==> src/rtl/wrb_pkg.sv <==
// Constants, field layouts and carriers for the receiver host register bank.
// Assumes a single 20 MHz core clock and a byte-wide location/data port.
package wrb_pkg;
    localparam logic [7:0] LOC_CUR_CFG  = 8'h02;
    localparam logic [7:0] LOC_MAILBOX  = 8'hE0;
    localparam logic [7:0] LOC_TUNING   = 8'hE1;
    localparam logic [7:0] LOC_HEADER   = 8'hE2;
    localparam logic [7:0] LOC_HIGH_MIN = 8'hE0;
    localparam logic [7:0] CUR_CFG_RST  = 8'h07;
    localparam logic [7:0] MAILBOX_RST  = 8'h80;
    localparam logic [7:0] TUNING_RST   = 8'h00;
    localparam logic [7:0] HEADER_RST   = 8'h00;
    localparam int MB_DONE_BIT  = 7;
    localparam int MB_ALIGN_BIT = 3;
    localparam logic [1:0] ERR_NONE    = 2'h0;
    localparam logic [1:0] ERR_NO_TX   = 2'h1;
    localparam logic [1:0] ERR_ILLEGAL = 2'h2;
    localparam logic [9:0] OFFSET_STEP_MW = 10'h027; // 39 mW per code
    // Percent table for the output current selector, codes 0..7
    localparam logic [6:0] PCT_0 = 7'h0A;
    localparam logic [6:0] PCT_1 = 7'h14;
    localparam logic [6:0] PCT_2 = 7'h1E;
    localparam logic [6:0] PCT_3 = 7'h28;
    localparam logic [6:0] PCT_4 = 7'h32;
    localparam logic [6:0] PCT_5 = 7'h3C;
    localparam logic [6:0] PCT_6 = 7'h5A;
    localparam logic [6:0] PCT_7 = 7'h64;
    // Loss scale in halves: 2 = unity
    localparam logic [3:0] SCALE_UNITY = 4'h2;
    localparam logic [3:0] SCALE_X2    = 4'h4;
    localparam logic [3:0] SCALE_X3    = 4'h6;
    localparam logic [3:0] SCALE_X4    = 4'h8;
    localparam logic [3:0] SCALE_HALF  = 4'h1;

    typedef struct packed {
        logic [1:0] spare;        // bits 7..6, bit 7 temp_profile_unused_bit
        logic [2:0] term_current; // bits 5..3, stored only
        logic [2:0] output_current_selector;
    } wrb_cur_cfg_t;

    typedef struct packed {
        logic       packet_done_flag;
        logic [1:0] packet_error_field;
        logic       foreign_object_mail_bit;
        logic       align_mail_bit;
        logic       foreign_object_scale_bit;
        logic [1:0] reserved;
    } wrb_mailbox_t;

    typedef struct packed {
        logic       loss_resistance_enable;
        logic       offset_enable;
        logic [2:0] power_offset_field;
        logic [2:0] loss_resistance_scale_field;
    } wrb_tuning_t;

    // Power calculation controls handed to the internal CPU
    typedef struct packed {
        logic       loss_en;
        logic       offset_en;
        logic [9:0] offset_mw;
        logic [3:0] loss_scale_half;
        logic       modified;
    } wrb_power_ctl_t;

    typedef enum logic [1:0] {
        WRB_IDLE = 2'b00,
        WRB_WAIT = 2'b01,
        WRB_SEND = 2'b10
    } wrb_pkt_state_t;
endpackage

==> src/rtl/wrb_reg_bank.sv <==
// Host register bank of the wireless receiver, written by the internal CPU
// on behalf of the serial host link, and consumed by the packet engine.
// Assumes location writes come from same-clock CPU logic; undervoltage
// comes from an analog comparator and is synchronised here.
`timescale 1ns/1ns
module wrb_reg_bank
    import wrb_pkg::*;
(
    input  wire logic       clk_i,
    input  wire logic       srst_i,
    input  wire logic       uvlo_i,
    input  wire logic       wr_en_i,
    input  wire logic       rd_en_i,
    input  wire logic [7:0] loc_i,
    input  wire logic [7:0] wdata_i,
    input  wire logic       slot_free_i,
    input  wire logic       tx_present_i,
    input  wire logic       header_legal_i,
    input  wire logic       pkt_sent_i,
    input  wire logic       cpu_reset_i,
    output logic [7:0]      rdata_o,
    output logic            rvalid_o,
    output logic [6:0]      current_pct_o,
    output logic            pkt_start_o,
    output logic [7:0]      pkt_header_o,
    output logic            align_cep_zero_o,
    output wrb_power_ctl_t  power_ctl_o
);
    wrb_cur_cfg_t   cur_cfg;
    wrb_mailbox_t   mailbox;
    wrb_tuning_t    tuning;
    logic [7:0]     header;
    wrb_pkt_state_t state;
    wrb_pkt_state_t next_state;
    logic           uvlo_s;
    logic           high_clr;
    logic           wr_cfg;
    logic           wr_mb;
    logic           wr_tun;
    logic           wr_hdr;
    logic           req;
    logic           done_evt;
    logic [1:0]     done_err;

    wrb_sync2 u_uvlo_sync (
        .clk_i  (clk_i),
        .srst_i (srst_i),
        .d_i    (uvlo_i),
        .q_o    (uvlo_s)
    );

    assign high_clr = srst_i | uvlo_s;
    assign wr_cfg = wr_en_i && (loc_i == LOC_CUR_CFG);
    assign wr_mb  = wr_en_i && (loc_i == LOC_MAILBOX) && !uvlo_s;
    assign wr_tun = wr_en_i && (loc_i == LOC_TUNING) && !uvlo_s;
    assign wr_hdr = wr_en_i && (loc_i == LOC_HEADER) && !uvlo_s;
    // request is a zero written to done
    assign req = wr_mb && !wdata_i[MB_DONE_BIT];

    // Current configuration, outside the undervoltage domain
    always_ff @(posedge clk_i) begin
        if (srst_i) begin
            cur_cfg <= CUR_CFG_RST;
        end else if (wr_cfg) begin
            cur_cfg <= wdata_i;
        end
    end

    always_ff @(posedge clk_i) begin
        if (srst_i) begin
            current_pct_o <= PCT_7;
        end else begin
            case (cur_cfg.output_current_selector)
                3'h0:    current_pct_o <= PCT_0;
                3'h1:    current_pct_o <= PCT_1;
                3'h2:    current_pct_o <= PCT_2;
                3'h3:    current_pct_o <= PCT_3;
                3'h4:    current_pct_o <= PCT_4;
                3'h5:    current_pct_o <= PCT_5;
                3'h6:    current_pct_o <= PCT_6;
                default: current_pct_o <= PCT_7;
            endcase
        end
    end

    // Tuning and header registers
    always_ff @(posedge clk_i) begin
        if (high_clr) begin
            tuning <= TUNING_RST;
            header <= HEADER_RST;
        end else begin
            if (wr_tun) begin
                tuning <= wdata_i;
            end
            if (wr_hdr) begin
                header <= wdata_i;
            end
        end
    end

    // Packet request sequencer
    always_comb begin
        next_state = state;
        done_evt   = 1'b0;
        done_err   = ERR_NONE;
        case (state)
            WRB_IDLE: begin
                if (req) begin
                    next_state = WRB_WAIT;
                end
            end
            WRB_WAIT: begin
                // hold until a slot frees up
                if (slot_free_i) begin
                    if (!header_legal_i) begin
                        next_state = WRB_IDLE;
                        done_evt   = 1'b1;
                        done_err   = ERR_ILLEGAL;
                    end else if (!tx_present_i) begin
                        next_state = WRB_IDLE;
                        done_evt   = 1'b1;
                        done_err   = ERR_NO_TX;
                    end else begin
                        next_state = WRB_SEND;
                    end
                end
            end
            WRB_SEND: begin
                if (pkt_sent_i) begin
                    next_state = WRB_IDLE;
                    done_evt   = 1'b1;
                end
            end
            default: next_state = WRB_IDLE;
        endcase
    end

    always_ff @(posedge clk_i) begin
        if (high_clr) begin
            state <= WRB_IDLE;
        end else begin
            state <= next_state;
        end
    end

    // Mailbox register; completion wins over a same-cycle host write
    always_ff @(posedge clk_i) begin
        if (high_clr) begin
            mailbox <= MAILBOX_RST;
        end else begin
            if (wr_mb) begin
                mailbox.foreign_object_mail_bit  <= wdata_i[4];
                mailbox.align_mail_bit           <= wdata_i[MB_ALIGN_BIT];
                mailbox.foreign_object_scale_bit <= wdata_i[2];
                mailbox.reserved                 <= wdata_i[1:0];
            end else if (cpu_reset_i) begin
                mailbox.align_mail_bit <= 1'b0;
            end
            if (done_evt) begin
                mailbox.packet_done_flag   <= 1'b1;
                mailbox.packet_error_field <= done_err;
            end else if (req && state == WRB_IDLE) begin
                mailbox.packet_done_flag   <= 1'b0;
                mailbox.packet_error_field <= ERR_NONE;
            end
        end
    end

    // Packet launch towards the modulator
    always_ff @(posedge clk_i) begin
        if (high_clr) begin
            pkt_start_o  <= 1'b0;
            pkt_header_o <= HEADER_RST;
        end else begin
            pkt_start_o  <= (state == WRB_WAIT) && (next_state == WRB_SEND);
            pkt_header_o <= header;
        end
    end

    always_ff @(posedge clk_i) begin
        if (high_clr) begin
            align_cep_zero_o <= 1'b0;
        end else begin
            align_cep_zero_o <= mailbox.align_mail_bit;
        end
    end

    // Received power adjustments
    always_ff @(posedge clk_i) begin
        if (high_clr) begin
            power_ctl_o <= '0;
        end else begin
            power_ctl_o.loss_en   <= tuning.loss_resistance_enable;
            power_ctl_o.offset_en <= tuning.offset_enable;
            power_ctl_o.offset_mw <= 10'(OFFSET_STEP_MW
                                   * tuning.power_offset_field);
            case (tuning.loss_resistance_scale_field)
                3'h2:    power_ctl_o.loss_scale_half <= SCALE_X2;
                3'h3:    power_ctl_o.loss_scale_half <= SCALE_X3;
                3'h4:    power_ctl_o.loss_scale_half <= SCALE_X4;
                3'h7:    power_ctl_o.loss_scale_half <= SCALE_HALF;
                default: power_ctl_o.loss_scale_half <= SCALE_UNITY;
            endcase
            power_ctl_o.modified <= (tuning != TUNING_RST);
        end
    end

    // Read port; high bank reads reset values under undervoltage
    always_ff @(posedge clk_i) begin
        if (srst_i) begin
            rdata_o  <= 8'h00;
            rvalid_o <= 1'b0;
        end else begin
            rvalid_o <= rd_en_i;
            case (loc_i)
                LOC_CUR_CFG: rdata_o <= cur_cfg;
                LOC_MAILBOX: rdata_o <= mailbox;
                LOC_TUNING:  rdata_o <= tuning;
                LOC_HEADER:  rdata_o <= header;
                default:     rdata_o <= 8'h00;
            endcase
        end
    end
endmodule

==> src/rtl/wrb_sync2.sv <==
// Two-flop synchroniser for one level from outside the clock domain.
// Assumes the input is a slowly varying level such as a comparator output.
`timescale 1ns/1ns
module wrb_sync2 (
    input  wire logic clk_i,
    input  wire logic srst_i,
    input  wire logic d_i,
    output logic      q_o
);
    logic meta;

    // First stage feeds only the second
    always_ff @(posedge clk_i) begin
        if (srst_i) begin
            meta <= 1'b0;
            q_o  <= 1'b0;
        end else begin
            meta <= d_i;
            q_o  <= meta;
        end
    end
endmodule

==> config.mk <==
export PLATFORM = sky130hd
export DESIGN_NAME = wrb_reg_bank
export DESIGN_NICKNAME = d
export VERILOG_FILES = /design/src/rtl/wrb_pkg.sv /design/src/rtl/wrb_reg_bank.sv /design/src/rtl/wrb_sync2.sv
export SDC_FILE = /design/constraint.sdc
export NUM_CORES = 1
export LEC_CHECK = 0
export ABC_CLOCK_PERIOD_IN_PS = 2100
export BUFFER_PORTS_ARGS = -buffer_cell sky130_fd_sc_hd__buf_2
export CAP_MARGIN = 30
export CORE_UTILIZATION = 48
export CTS_CLUSTER_DIAMETER = 60
export CTS_CLUSTER_SIZE = 8
export DETAILED_ROUTE_END_ITERATION = 7
export PLACE_DENSITY = 0.74
export SYNTH_ARGS = -nofsm -noshare
export SYNTH_HDL_FRONTEND = slang
export SYNTH_SLANG_ARGS = --single-unit
==> constraint.sdc <==
create_clock -name clk_i -period 2.1 [get_ports clk_i]
set_input_delay 0.105 -clock clk_i [delete_from_list [all_inputs] [get_ports clk_i]]
set_output_delay 0.105 -clock clk_i [all_outputs]
set_load 0.01 [all_outputs]
=== Yosys cells after proc, flatten, opt, wreduce, memory -nomap -nowiden ===
Cells that the tools add are included.
W data, S select, Z words.

* Bits in writable memories: 0
* Flip-flop bits (word level): 79
* ROM bits: 0
* Bits in latches: 0
* Output and inout bits: 43
* Memories: 0

* Equal/unequal tests: 17
* Order comparisons: 0
* Add/subtract/negate cells: 0
* Multipliers: 1
* Shift operators: 0
* Divide/modulo/power cells: 0
* Mux-type cells: 22
* Reduce and logical (&&, ||, !) cells: 18
* Bitwise logic cells: 1

{| class="wikitable"
|+ Operators with widths
! kind !! number
|-
| $pmux W7 S7 || 1
|-
| $pmux W8 S4 || 1
|-
| $eq A8 B8 Y1 const B || 3
|-
| $mux W2 || 10
|-
| $pmux W4 S4 || 1
|-
| $eq A3 B3 Y1 const B || 5
|-
| $eq A3 B2 Y1 const B || 4
|-
| $logic_and A1 B1 Y1 || 10
|-
| $mul A6 B3 Y9 const A || 1
|-
| $eq A8 B2 Y1 const B || 1
|-
| $reduce_bool A8 Y1 || 1
|-
| $mux W1 || 7
|-
| $pmux W2 S3 || 1
|-
| $eq A2 B2 Y1 const B || 2
|-
| $reduce_bool A2 Y1 || 2
|-
| $eq A3 B1 Y1 const B || 1
|-
| $logic_not A3 Y1 || 1
|-
| $eq A2 B1 Y1 const B || 1
|-
| $logic_not A1 Y1 || 2
|-
| $logic_not A2 Y1 || 1
|-
| $pmux W1 S2 || 1
|-
| $reduce_or A2 Y1 || 1
|-
| $or A1 B1 Y1 || 1
|}

=== Depth between registers and ports, before layout ===
* Word-level depth: 8
* Gate-level depth with buffers: 7
* Gate-level depth less buffers: 7

=== By module ===
A second synthesis with hierarchy kept.

* Cell total of the unflattened synthesis: 315
* Area, all modules: 3,166.8 um2

{| class="wikitable"
|+ Modules (own cells, without submodules)
! module !! area an instance (um2) !! cells an instance !! times used
|-
| wrb_reg_bank || 3,114.2 || 311 || 1
|-
| wrb_sync2 || 52.6 || 4 || 1
|}

=== Worst setup path before layout ===
No wires, ideal clock.

* Path type: flip-flop to flip-flop
* Start point: register tuning[3] in the netlist's numbering
* End point: register power_ctl_o[11] in the netlist's numbering
* Path buffers: 0
* Slack: 92 ps
* Cell stages (with the launch flop): 8
* Data arrival time: 1,881 ps
* Setup time: 128 ps
* Path through: dfxtp_1 > fa_1 > ha_1 > fa_1 > a21oi_1 > nor2b_1 > xnor2_1 > nor2_1

* Cells in the longest elaborated chain, start to end: 1

{| class="wikitable"
|+ Ends and longest elaborated chain
! item !! RTL line !! text
|-
| start: declaration || wrb_reg_bank.sv:31 || <nowiki>wrb_tuning_t tuning;</nowiki>
|-
| start signal: assignment || wrb_reg_bank.sv:93 || <nowiki>tuning <= wdata_i;</nowiki>
|-
| $mul A6 B3 Y9 || wrb_reg_bank.sv:196 || <nowiki>* tuning.power_offset_field);</nowiki>
|-
| end: declaration || wrb_reg_bank.sv:27 || <nowiki>output wrb_power_ctl_t power_ctl_o</nowiki>
|}

No other way between the ends.
A chain may end at the register's enable or synchronous reset.

=== Worst setup path in the final report ===
* Start point: register tuning[4] in the netlist's numbering
* End point: register power_ctl_o[11] in the netlist's numbering

Same word-level chain as after synthesis.

==> results by group <==
Cells and area
  • Share of layout cells above drive strength 1: 25.1%
  • Final Instance Area: 3860 um2
  • Area Overhead vs Synth: 20.3%
  • Layout net count: between 400 and 500
  • Fillers: 536
  • Diode count: 0

CTS
  • Post-CTS Setup Repair Bufs: 0
  • CTS buffer count: 9
  • H-tree depth: 3
  • Clock Path Buffers: 2
  • Clk slew on worst S/H paths: 80 ps
  • Root buffer selected by CTS: clkbuf_8
  • CTS tree: yes
  • Sink Count: 77
  • Clock latency on the worst-skew pair: 350 ps

Setup path
  • Worst Reg2Reg Path Length in Cells: 7
  • Setup crit end kind: flip-flop
  • Worst Path Max Fanout: 6
  • Cell chain of the critical path: fa_1 -> ha_1 -> fa_1 -> a21oi_1 -> nor2b_1 -> xnor2_1 -> nor2_1
  • R2r setup slk: about 96 ps
  • Startpoint class of the critical path: flip-flop
  • Critical Path Sink: power_ctl_o[11]
  • Critical path arrival: 2240 ps
  • Crit path kind: flip-flop to flip-flop
  • CP dominant cell by count: fa_1
  • CP Launch Point: tuning[4]
  • Max incr delay on CP: ~470 ps
  • CP required: 2330 ps
  • Worst reg2reg path endpoint: power_ctl_o[11]
  • R2R Path Start: tuning[4]
  • Slowest stage cell, crit path: fa_1

Min path
  • HP Class: input pin to flip-flop

GRT
  • GRT Overall Usage: a little over a fifth
  • Vias in the first global route: 2,384
  • Largest net degree at the start of global routing: 25
  • Grt total ovfl: 0
  • Initial antenna violation count: 0
  • First-pass GRT wire length: 11,400 um

Synthesis
  • Async set or reset register ratio after synthesis: 0%
  • Post-synthesis sequential area ratio: between 40% and 50%
  • Mapped Area: 3210 um2
  • Post-synth EDFFs: 0
  • Avg Inst Size Synth: 9.71 um2
  • Syn Inst Count: 331
  • Primary FF master, synth: dfxtp_1
  • Flops & latches, synth: 77
  • Synthesis Warnings: 0
  • Synth cell types: 50

Placed design
  • Detail Placement HPWL: roughly 5000 um
  • Port Buf Inserts: 66
  • Placed inst area: 3610 um2
  • Gp weighted congestion: 0.818

Detailed routing
  • Final wirelength: roughly 7000 um
  • WL/cell: 14.4 um
  • Initial DRC Count: 96
  • Vias: 2,542
  • DRC errors left: 4
  • First drt pass iteration count: 6
  • Final ANT Viol Nets: 0
  • DR vias/cell: approximately 5.3

STA
  • Slew margin rel.: between 50% and 60%
  • Hold Fails Final Rpt: 0
  • RSZ-0062 raised after global routing: false
  • Fin. max-slew vios: 0
  • Final Critical Period: 2000 ps
  • # setup viols final: 0
  • Setup TNS: 0 ps
  • Pin slew with the least headroom to its limit: 605 ps
  • Fmax: 499 MHz
  • Clock skew: 5.84 ps
  • Period utilisation layout: a little over nine tenths

Floorplan
  • Die Ht: between 80 and 90 um
  • I/O Pins: 69
  • Core area: 6420 um2
  • Initial Utilization: 50.0%
  • DIE AREA: 7020 um2
  • # rows: 29
  • Die width: approximately 84 um

Run status
  • Status: finished, violations left
  • Failing checks: DRC

Power and ir drop
  • Pwr Total: ~2900 uW
  • Cell Pwr Density: 738 nW/um2
  • P_leak: 0.00181 uW
  • Worst vdd ir: 0.610 mV

Flow run
  • Max-cap violation count: 0
==> routing by layer <==
metal | GRT usage (%) | vias to the layer above | routed length [um]
met1 | 26.5 | 1184 | 3220
li1 | - | 1269 | -
met2 | 34.1 | 73 | 3270
met5 | 0 | - | 0
met3 | 6.53 | 16 | 306
met4 | 7.21 | 0 | 181
==> logic make-up after synthesis <==
group	synth area share, %
and+or+nand+nor	22.0
DFF	48.0
AOI/OAI and AO/OA	9.50
buffers and inverters	4.67
muxes	8.64
adders and majority gates	5.76
xor gates and xnor gates	1.36
other	0.117
==> worst max-delay path: cells and delay by family, from the launching register on <==
family	cells	cell delay [ps]
flops	1	370
compound gates	1	170
simple gates	2	120
fa+ha+maj	3	1110
xor+xnor	1	120
==> cell usage in the layout (no fill, tap or decap), drive strengths merged, types with 2 or more instances in the layout <==
| master | n |
|---|---|
| a211o | 3 |
| a211oi | 2 |
| a21boi | 2 |
| a21oi | 10 |
| and2 | 16 |
| and3 | 15 |
| and4 | 2 |
| buf | 75 |
| bufinv | 2 |
| clkbuf | 12 |
| clkinv | 2 |
| conb | 2 |
| dfxtp | 77 |
| dlygate4sd3 | 3 |
| fa | 3 |
| ha | 10 |
| inv | 12 |
| mux2 | 6 |
| mux2i | 21 |
| nand2 | 19 |
| nand2b | 3 |
| nand3 | 11 |
| nand4 | 2 |
| nor2 | 32 |
| nor2b | 12 |
| nor3 | 6 |
| nor3b | 4 |
| nor4b | 2 |
| o21ai | 16 |
| o22ai | 2 |
| o2bb2ai | 2 |
| xnor2 | 5 |
==> synthesized netlist by cell type, types with 2 or more instances <==
| library cell | count | area [um2] |
|---|---|---|
| nor3b_1 | 4 | 30.0 |
| buf_6 | 3 | 33.8 |
| o21ai_0 | 15 | 75.1 |
| buf_4 | 3 | 22.5 |
| inv_1 | 12 | 45.0 |
| ha_1 | 10 | 125 |
| a211o_1 | 3 | 26.3 |
| and4_1 | 2 | 17.5 |
| xnor2_1 | 5 | 43.8 |
| clkbuf_1 | 12 | 45.0 |
| and2_1 | 16 | 100 |
| fa_1 | 3 | 60.1 |
| nor2b_1 | 12 | 75.1 |
| o22ai_1 | 2 | 12.5 |
| nor2_1 | 32 | 120 |
| mux2i_1 | 21 | 210 |
| a211oi_1 | 2 | 15.0 |
| and3_1 | 15 | 93.8 |
| dfxtp_1 | 77 | 1540 |
| mux2_2 | 6 | 67.6 |
| nand3_1 | 11 | 55.1 |
| nor3_1 | 6 | 30.0 |
| nand2b_1 | 3 | 18.8 |
| a21oi_1 | 10 | 50.1 |
| nand2_1 | 19 | 71.3 |
| a21boi_0 | 2 | 15.0 |
| o2bb2ai_1 | 2 | 17.5 |
==> worst min-delay path by stage <==
stage                   start          to  slack (ps)  cells past startpoint
2_1_floorplan  header_legal_i  mailbox[6]         190                      1
3_3_place_gp          rd_en_i    rvalid_o         310                      2
3_5_place_dp   header_legal_i  mailbox[6]         320                      2
4_1_cts          tx_present_i  mailbox[5]          10                      3
5_1_grt            wdata_i[5]   tuning[5]          20                      3
6_report         tx_present_i  mailbox[5]          20                      3
==> report_power, final <==
group / leakage, uW / internal (uW) / switching, uW / total (uW)
registers: 0.000622 / 1460 / 2.12 / 1460
logic: 0.00107 / 47.0 / 81.5 / 128
clock network: 0.000116 / 731 / 530 / 1260
==> registers in the layout (all words and copies together) (netlist names) <==
register / count
mailbox: 8
u_uvlo_sync.q_o: 1
rdata_o: 8
power_ctl_o: 16
tuning: 8
current_pct_o: 6
pkt_start_o: 1
cur_cfg: 8
rvalid_o: 1
state: 2
u_uvlo_sync.meta: 1
header: 8
pkt_header_o: 8
align_cep_zero_o: 1
==> timing repair <==
item,CTS,global route
hold endpoints to repair,3,0
endpoints found under the setup margin,1,1
gates resized for setup,1,1
hold buffers,3,0
==> final cells by class <==
type | instances | area [um2] | share of cell area, %
Tap cell | 77 | 96.3 | 2.49
Sequential cell | 77 | 1550 | 40.0
Multi-Input combinational cell | 224 | 1530 | 39.5
Inverter | 12 | 45.0 | 1.17
Clock buffer | 12 | 155 | 4.01
Timing Repair Buffer | 78 | 428 | 11.1
Clock inverter | 4 | 70.1 | 1.81
==> per-stage QoR <==
stage	util, %	std cells	hold slack (ps)	worst slack, ps
global placement	56.1	465	312	66.6
CTS	60.1	484	13.8	81.2
finish	60.2	484	15.2	95.5
detailed placement	56.1	465	321	-7.08
global route	60.2	484	17.5	10.3
floorplan	-	332	193	91.6
Power figures use the tool's default switching activity.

__Problem statement__
If a line of the records includes the string "after", copy it out.

__Task response__
=== Yosys cells after proc, flatten, opt, wreduce, memory -nomap -nowiden ===
Same word-level chain as after synthesis.
  • Async set or reset register ratio after synthesis: 0%
  • RSZ-0062 raised after global routing: false
==> logic make-up after synthesis <==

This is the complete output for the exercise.